Benchmarking¶
Limen keeps repeatable benchmark commands and raw snapshots under benchmarks.
Local Benchmarks¶
Run all benchmark suites:
./scripts/run-benchmarks.sh
Run with PostgreSQL 18 through Docker Compose:
BENCH_COUNT=3 ./scripts/ci-benchmarks.sh
ci-benchmarks.sh starts PostgreSQL 18, sets LIMEN_POSTGRES_DSN, runs root,
SQL, GORM, OAuth, session JWT, and credential-password benchmarks, and writes
raw files to benchmarks/results.
GitHub Benchmarks¶
The Benchmarks workflow is manual and scheduled weekly. It uses the same
Docker Compose PostgreSQL 18 harness and uploads the raw result files as the
benchmark-results artifact.
Manual dispatch:
gh workflow run benchmarks.yml --repo ragokan/limen --ref main
Current Checked-In Snapshots¶
The checked-in snapshots are historical records, not release-wide guarantees.
- micro-optimizations summary records the optimization branch comparison.
- next-steps summary records the PostgreSQL 18 smoke run for the benchmark harness.
- CI benchmark snapshot 26961254493 records the GitHub Actions benchmark workflow verification run.

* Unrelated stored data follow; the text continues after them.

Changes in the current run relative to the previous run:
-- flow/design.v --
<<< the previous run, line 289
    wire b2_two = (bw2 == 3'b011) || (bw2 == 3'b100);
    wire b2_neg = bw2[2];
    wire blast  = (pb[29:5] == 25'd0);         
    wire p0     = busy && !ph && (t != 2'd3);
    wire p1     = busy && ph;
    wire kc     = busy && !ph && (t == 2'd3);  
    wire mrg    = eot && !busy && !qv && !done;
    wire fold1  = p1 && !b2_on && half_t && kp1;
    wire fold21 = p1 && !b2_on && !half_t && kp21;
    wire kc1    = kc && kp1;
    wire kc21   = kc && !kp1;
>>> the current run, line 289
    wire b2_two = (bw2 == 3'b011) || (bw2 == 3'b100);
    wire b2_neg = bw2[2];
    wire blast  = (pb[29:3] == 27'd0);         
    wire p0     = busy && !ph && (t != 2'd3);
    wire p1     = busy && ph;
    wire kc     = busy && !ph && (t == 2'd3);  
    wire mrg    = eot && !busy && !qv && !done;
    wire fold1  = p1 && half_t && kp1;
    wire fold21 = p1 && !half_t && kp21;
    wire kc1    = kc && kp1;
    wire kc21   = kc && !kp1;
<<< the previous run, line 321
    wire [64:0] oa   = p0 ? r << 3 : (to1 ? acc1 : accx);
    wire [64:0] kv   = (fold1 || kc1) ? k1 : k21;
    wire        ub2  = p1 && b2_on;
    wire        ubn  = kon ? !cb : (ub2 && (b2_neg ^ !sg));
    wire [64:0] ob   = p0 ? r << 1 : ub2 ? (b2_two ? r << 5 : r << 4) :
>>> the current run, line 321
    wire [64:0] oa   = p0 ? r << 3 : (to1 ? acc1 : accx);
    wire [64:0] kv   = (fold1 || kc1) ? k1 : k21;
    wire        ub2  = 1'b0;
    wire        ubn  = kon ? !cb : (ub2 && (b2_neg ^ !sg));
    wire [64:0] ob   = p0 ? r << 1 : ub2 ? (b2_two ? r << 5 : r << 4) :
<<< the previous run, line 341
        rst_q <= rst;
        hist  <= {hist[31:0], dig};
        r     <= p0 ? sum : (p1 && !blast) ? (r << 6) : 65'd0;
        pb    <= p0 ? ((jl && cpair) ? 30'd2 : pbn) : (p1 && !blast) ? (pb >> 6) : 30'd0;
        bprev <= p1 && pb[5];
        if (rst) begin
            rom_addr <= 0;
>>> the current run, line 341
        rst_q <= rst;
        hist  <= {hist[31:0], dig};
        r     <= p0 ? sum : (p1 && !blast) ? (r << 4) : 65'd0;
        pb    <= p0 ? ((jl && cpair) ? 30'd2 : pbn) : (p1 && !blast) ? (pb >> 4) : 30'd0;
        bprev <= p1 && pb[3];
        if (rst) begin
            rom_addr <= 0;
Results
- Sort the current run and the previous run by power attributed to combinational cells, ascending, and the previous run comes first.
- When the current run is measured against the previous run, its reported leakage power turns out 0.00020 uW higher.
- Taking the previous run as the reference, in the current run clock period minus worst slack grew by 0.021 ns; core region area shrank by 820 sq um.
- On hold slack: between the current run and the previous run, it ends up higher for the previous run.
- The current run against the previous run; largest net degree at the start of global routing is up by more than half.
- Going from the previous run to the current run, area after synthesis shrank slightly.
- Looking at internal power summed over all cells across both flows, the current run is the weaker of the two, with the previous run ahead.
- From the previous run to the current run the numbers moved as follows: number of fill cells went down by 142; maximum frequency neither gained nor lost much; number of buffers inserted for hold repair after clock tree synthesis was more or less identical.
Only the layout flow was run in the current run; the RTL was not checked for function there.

The PostgreSQL smoke snapshot used BENCH_COUNT=1 and exists to prove the
harness, not to make final performance claims. Use BENCH_COUNT=10 or higher
for decisions that depend on small deltas.
Comparing Results¶
For release-facing comparisons:
- Start from a clean worktree.
- Run baseline and candidate benchmarks with the same
BENCH_COUNT. - Compare matching raw files with
benchstat. - Record the Go version, CPU, database image, sample count, and git commit.

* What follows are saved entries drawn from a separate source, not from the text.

Background: an optimization exercise with open tools, aiming at small area. Do not read the settings as production practice. In this exercise RTL edits were held to simulation tests only and were not proved equivalent to the original. The clock port is modelled as an ideal driver; clocking choices that lean on that would not hold on a real chip. Power figures rest on the tool's default switching activity, not on a simulated workload.

File: flow/config.mk
export PLATFORM = sky130hd
export DESIGN_NAME = SDRAM_arbit
export DESIGN_NICKNAME = SDRAM_arbit
export VERILOG_FILES = /design/flow/design.v
export SDC_FILE = /design/flow/constraint.sdc
export NUM_CORES = 4
export LEC_CHECK = 0
export CAP_MARGIN = 20
export CORE_MARGIN = 2
export CORE_UTILIZATION = 40
export SLEW_MARGIN = 20
File: flow/flow/run.sh
#!/bin/bash
# The standard layout (standard.sh: standard synthesis, floorplan, place,
# CTS, route, finish) with changes made only through ORFS's own variables:
#  - after floorplan, OpenROAD's restructure re-maps the combinational logic
#    for area (flow/remap.tcl), with the platform's liberty less its
#    don't-use cells (flow/filter_lib.py); registers are not touched;
#  - the port buffers use the smallest buffer cell (buf_1);
#  - clock tree synthesis builds the tree from clkbuf_8 without dummy loads;
#  - the two tie cells of synthesis (tie-high, tie-low) are kept instead of
#    one tie cell per constant pin;
#  - after clock tree synthesis, cells are sized down where timing allows
#    (flow/recover.tcl).
# All tool output goes to standard.log here and to ORFS's logs under orfs/.
cp standard.sh standard_sh_copy.log
export BUFFER_PORTS_ARGS="-buffer_cell sky130_fd_sc_hd__buf_1"
export CTS_ARGS="-sink_clustering_enable -repair_clock_nets -dont_use_dummy_load -buf_list sky130_fd_sc_hd__clkbuf_8 -root_buf sky130_fd_sc_hd__clkbuf_8"
export SKIP_REPAIR_TIE_FANOUT=1
export POST_FLOORPLAN_TCL="$(pwd)/flow/remap.tcl"
export POST_CTS_TCL="$(pwd)/flow/recover.tcl"
bash standard.sh > standard.log 2>&1
File: flow/standard.sh
#!/bin/bash
# synth_recipe.tcl (not shown) runs the flow's synth.tcl, then flattens the netlist and writes it again
# the make line also repeats each setting of config.mk as NAME=value (left out here)
make -C /OpenROAD-flow-scripts/flow DESIGN_CONFIG=/design/flow/config.mk WORK_HOME=/design/flow/orfs CLKGATE_MAP_FILE= SYNTH_SCRIPT=/design/flow/synth_recipe.tcl "${@:-finish}"
File: flow/flow/recover.tcl
# After clock tree synthesis: the design has several ns of setup slack, so
# size cells down where timing allows (power recovery), then re-legalize.
log_cmd estimate_parasitics -placement
log_cmd repair_timing -recover_power 100 -verbose
log_cmd detailed_placement
log_cmd check_placement -verbose
File: flow/design.v
module SDRAM_arbit(
    input                   sysclk_100M         ,
    input                   rst_n               ,
    output                  CKE                 ,
    output                  cs_n                ,
    output  reg             ras_n               ,
    output  reg             cas_n               ,
    output  reg             we_n                ,
    output          [12:0]  addr                ,
    output          [ 1:0]  ba                  ,
    output          [ 1:0]  dqm                 ,
    output                  dq_oe               ,   
    input                   write_trig          ,   
    output                  write_data_vld      ,   
    input                   read_trig           ,
    output                  read_data_vld       ,   
    output  reg             write_end
);
localparam  RW      = 10                        ;    
localparam  [RW-1:0] ROW_LAST = 938 - 1;    
localparam  [6:0]    COL_LAST = (256 >> 2) - 1;  
localparam  [2:0]   A_INIT  = 3'b000 ,
                    A_ARB_R = 3'b001 ,
                    A_ARB_W = 3'b011 ,
                    A_REF_R = 3'b101 ,
                    A_REF_W = 3'b111 ,
                    A_WR    = 3'b010 ,
                    A_RD    = 3'b100 ;
reg     [ 2:0]  ast         ;
wire    a_init  = (ast == A_INIT)                       ;
wire    a_arb   = (ast == A_ARB_R) | (ast == A_ARB_W)   ;
wire    a_ref   = (ast == A_REF_R) | (ast == A_REF_W)   ;
wire    a_wr    = (ast == A_WR)                         ;
wire    a_rd    = (ast == A_RD)                         ;
wire    wr_flag = ast[1] & ast[0]                       ;    
localparam  [14:0]  PWR_END = 15'd20000 ;    
localparam  [ 9:0]  S780    = 10'b0011010100;
localparam  [ 9:0]  M780    = 10'b1101101110;
reg     [ 9:0]  cnt         ;
reg             ref_req     ;
always @(posedge sysclk_100M) begin
    if (rst_n == 1'b0) begin
        cnt     <= 10'd0;
        ref_req <= 1'b0;
    end else if (a_arb & ref_req) begin
        cnt     <= 10'd0;
        ref_req <= 1'b0;
    end else begin
        cnt     <= {cnt[8:0], ~(cnt[9] ^ cnt[6])};
        if ((cnt & M780) == (S780 & M780))
            ref_req <= 1'b1;
    end
end
wire    ref_cmd     = cnt[0] & ~cnt[1];      
wire    ref_last    = cnt[6];                
localparam  [2:0]   W_IDLE  = 3'd0 ,
                    W_REQ0  = 3'd1 ,
                    W_REQ1  = 3'd2 ,
                    W_ACT0  = 3'd3 ,
                    W_ACT1  = 3'd4 ,
                    W_WR    = 3'd5 ,
                    W_PRE   = 3'd6 ,
                    W_WRF   = 3'd7 ;     
reg     [ 2:0]  wst         ;
reg             w_pc        ;    
reg             w_pe        ;    
reg     [ 8:0]  w_al        ;    
reg     [RW-1:0] w_rowl     ;    
reg             w_bank      ;    
wire    w_row_last = &(w_rowl | ~ROW_LAST);
wire    w_col_last = (w_al[8:2] == COL_LAST);
wire    w_req   = (wst == W_REQ1) | ((wst == W_ACT0) & ~w_pc);
wire    ack_w   = a_wr & (wst == W_REQ1);
assign  write_data_vld = (wst == W_WR) | ((wst == W_PRE) & ~w_pc);
wire    w_b3    = write_data_vld & (w_al[1:0] == 2'd2);      
wire    w_rowend = w_b3 & (w_al[8:2] == 7'h7f);
wire    w_wrapc = w_b3 & w_col_last & w_row_last;            
wire    w_wrapd = (w_al[1:0] == 2'd3) & w_col_last & w_row_last;    
wire    [RW+8:0]    w_cnt   = {w_rowl, w_al};
wire    [RW+8:0]    w_cy    = {w_cy[RW+7:0] & w_cnt[RW+7:0], write_data_vld | a_init};
wire    [14:0]  icnt    = {w_rowl[5:0], w_al};
wire    c_hi        = &(icnt | ~PWR_END);                        
wire    init_last   = a_init & c_hi & w_al[3] & w_al[1] & w_al[0];  
always @(posedge sysclk_100M) begin
    if (rst_n == 1'b0)
        wst <= W_IDLE;
    else case (wst)
        W_IDLE: if (write_trig) wst <= W_REQ0;
        W_REQ0: wst <= W_REQ1;
        W_REQ1: if (ack_w) wst <= W_ACT0;
        W_ACT0: wst <= W_ACT1;
        W_ACT1: wst <= W_WRF;
        W_WRF:  wst <= W_WR;
        W_WR:   if (w_b3 & (ref_req | write_end | w_rowend)) wst <= W_PRE;
        W_PRE:  if (w_pc) begin
                    if (write_end)      wst <= W_IDLE;
                    else if (ref_req)   wst <= W_REQ0;
                    else                wst <= W_ACT0;
                end
        default: wst <= W_IDLE;
    endcase
end
always @(posedge sysclk_100M) begin
    if (rst_n == 1'b0) begin
        w_pc            <= 1'b0;
        w_pe            <= 1'b0;
        write_end       <= 1'b0;
        w_al            <= 9'd0;
        w_rowl          <= {RW{1'b0}};
        w_bank          <= 1'b0;
    end else begin
        w_pc            <= (wst == W_PRE);
        w_pe            <= w_pc;
        if (write_data_vld & (w_al[1:0] == 2'd1) & (w_al[7:2] == 6'h3f))
            write_end   <= 1'b1;
        else if (wst == W_ACT0 || wst == W_ACT1)
            write_end   <= 1'b0;
        if (w_wrapd | init_last)
            {w_rowl, w_al}  <= {(RW+9){1'b0}};
        else
            {w_rowl, w_al}  <= {w_rowl, w_al} ^ w_cy;
        if (w_wrapc)
            w_bank      <= ~w_bank;
    end
end
localparam  [3:0]   R_IDLE  = 4'd0 ,
                    R_REQ0  = 4'd1 ,
                    R_REQ1  = 4'd2 ,
                    R_ACT0  = 4'd3 ,
                    R_ACT1  = 4'd4 ,
                    R_PRE   = 4'd5 ,
                    R_RDF   = 4'd6 ;     
reg     [ 3:0]  rst         ;
reg             r_pc        ;
reg             r_pe        ;
reg             read_end    ;
reg     [ 6:0]  r_col       ;
reg     [RW-1:0] r_row      ;
reg             r_bank      ;    
wire    r_rd    = rst[3];
wire    r_row_last = &(r_row | ~ROW_LAST);
wire    r_col_last = (r_col == COL_LAST);
wire    r_req   = (rst == R_REQ1) | ((rst == R_ACT0) & ~r_pc);
wire    ack_r   = a_rd & (rst == R_REQ1);
wire    r_c7    = (rst == 4'b1111);
wire    r_p7    = (rst == 4'b1000) | ((rst == R_PRE) & ~r_pc);
assign  read_data_vld = (r_rd & rst[2] & (rst[1:0] != 2'd0)) | r_p7;
wire    r_rowend = (r_col == 7'h7f);
wire    [RW+6:0]    r_cnt   = {r_row, r_col};
wire    [RW+6:0]    r_cy    = {r_cy[RW+5:0] & r_cnt[RW+5:0], r_p7};      
always @(posedge sysclk_100M) begin
    if (rst_n == 1'b0)
        rst <= R_IDLE;
    else if (r_rd) begin
        if (rst[2:0] != 3'd7 || !(read_end | ref_req | r_rowend))
            rst <= {1'b1, rst[2:0] + 3'd1};
        else
            rst <= R_PRE;
    end else case (rst)
        R_IDLE: if (read_trig) rst <= R_REQ0;
        R_REQ0: rst <= R_REQ1;
        R_REQ1: if (ack_r) rst <= R_ACT0;
        R_ACT0: rst <= R_ACT1;
        R_ACT1: rst <= R_RDF;
        R_RDF:  rst <= 4'b1001;
        R_PRE:  if (r_pc) begin
                    if (read_end)       rst <= R_IDLE;
                    else if (ref_req)   rst <= R_REQ0;
                    else                rst <= R_ACT0;
                end
        default: rst <= R_IDLE;
    endcase
end
always @(posedge sysclk_100M) begin
    if (rst_n == 1'b0) begin
        r_pc            <= 1'b0;
        r_pe            <= 1'b0;
        read_end        <= 1'b1;
        r_col           <= 7'd0;
        r_row           <= {RW{1'b0}};
        r_bank          <= 1'b0;
    end else begin
        r_pc            <= (rst == R_PRE);
        r_pe            <= r_pc;
        if (rst == 4'b1110 && r_col[5:0] == 6'h3f)
            read_end    <= 1'b1;
        else if (rst == R_ACT0 || rst == R_ACT1)
            read_end    <= 1'b0;
        if (r_p7 & r_col_last & r_row_last)
            {r_row, r_col}  <= {(RW+7){1'b0}};
        else
            {r_row, r_col}  <= {r_row, r_col} ^ r_cy;
        if (r_c7 & r_col_last & r_row_last)
            r_bank      <= ~w_bank;
    end
end
wire    both    = w_req & r_req & write_end & read_end;
wire    go_w    = both ? ~wr_flag : (w_req & read_end);
wire    go_r    = both ?  wr_flag : (r_req & write_end);
always @(posedge sysclk_100M) begin
    if (rst_n == 1'b0)
        ast <= A_INIT;
    else case (ast)
        A_INIT:  if (init_last) ast <= A_ARB_R;
        A_ARB_R,
        A_ARB_W: if (ref_req)   ast <= wr_flag ? A_REF_W : A_REF_R;
                 else if (go_w) ast <= A_WR;
                 else if (go_r) ast <= A_RD;
        A_REF_R: if (ref_last)  ast <= A_ARB_R;
        A_REF_W: if (ref_last)  ast <= A_ARB_W;
        A_WR:    if (w_pe & (ref_req | write_end)) ast <= A_ARB_W;
        A_RD:    if (r_pe & (ref_req | read_end))  ast <= A_ARB_R;
        default: ast <= A_INIT;
    endcase
end
wire        w_is_row = (wst == W_ACT1) | (wst == W_WRF);
wire        r_is_row = (rst == R_ACT1) | (rst == R_RDF);
wire        r_is_col = (r_rd & (rst[2:0] != 3'd0)) | r_p7;
wire    i_pre   = a_init & c_hi & (w_al[3:0] == 4'd2);     
wire    i_ref   = a_init & c_hi & (w_al[3:0] == 4'd4);     
wire    i_mrs   = init_last;                                
wire    f_ref   = a_ref & ref_cmd;
wire    c_act   = (a_wr & (wst == W_ACT1)) | (a_rd & (rst == R_ACT1));
wire    c_pre   = (a_wr & (wst == W_PRE) & w_pc) | (a_rd & (rst == R_PRE) & r_pc) | i_pre;
wire    c_wr    = a_wr & write_data_vld & (w_al[1:0] == 2'd0);
wire    c_rd    = a_rd & (rst == 4'b1001);
wire    c_ref   = i_ref | f_ref;
wire    s_wrow  = a_wr & w_is_row;
wire    s_wcol  = a_wr & ~w_is_row;
wire    s_rrow  = a_rd & r_is_row;
wire    s_rcol  = a_rd & ~r_is_row & r_is_col;
wire    s_a10   = (a_rd & ~r_is_row & ~r_is_col) | (a_init & ~init_last);
reg     [10:0]  addr_q  ;
reg             ba_q    ;
always @(posedge sysclk_100M) begin
    ras_n   <= ~(c_act | c_pre | c_ref | i_mrs);
    cas_n   <= ~(c_wr | c_rd | c_ref | i_mrs);
    we_n    <= ~(c_wr | c_pre | i_mrs);
    if (~a_arb) begin
        addr_q  <= ({11{s_wrow}} & {{(11-RW){1'b0}}, w_rowl}) |
                   ({11{s_wcol}} & {2'b00, w_al}) |
                   ({11{s_rrow}} & {{(11-RW){1'b0}}, r_row}) |
                   ({11{s_rcol}} & {2'b00, r_col, 2'b00}) |
                   {s_a10, 4'b0000, i_mrs, i_mrs, 2'b00, i_mrs, 1'b0};
        ba_q    <= (a_wr & w_bank) | (a_rd & r_bank);
    end
end
assign  addr    = {2'b00, addr_q};
assign  ba      = {ba_q, 1'b0};
assign  cs_n    = 1'b0;
assign  CKE     = 1'b1;
assign  dqm     = 2'b00;
assign  dq_oe   = a_wr;
endmodule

go install golang.org/x/perf/cmd/benchstat@latest
benchstat benchmarks/results/baseline-root.txt benchmarks/results/candidate-root.txt
Dirty-worktree benchmark manifests are useful for smoke tests only.
SQL Snapshot¶
From the PostgreSQL 18 smoke run:
| Operation | SQL PostgreSQL | GORM PostgreSQL |
|---|---|---|
FindOne |
70.948 us/op |
77.232 us/op |
FindMany |
107.716 us/op |
145.104 us/op |
Create |
1.174 ms/op |
1.440 ms/op |
In that run, the SQL adapter was about 8.1% faster for FindOne, 25.8%
faster for FindMany, and 18.5% faster for Create.
Root Snapshot¶
The ten-sample root comparison in the micro-optimizations branch recorded a
-24.47% geomean improvement across root benchmarks, with the largest win in
email validation (2380.7 ns/op to 210.7 ns/op).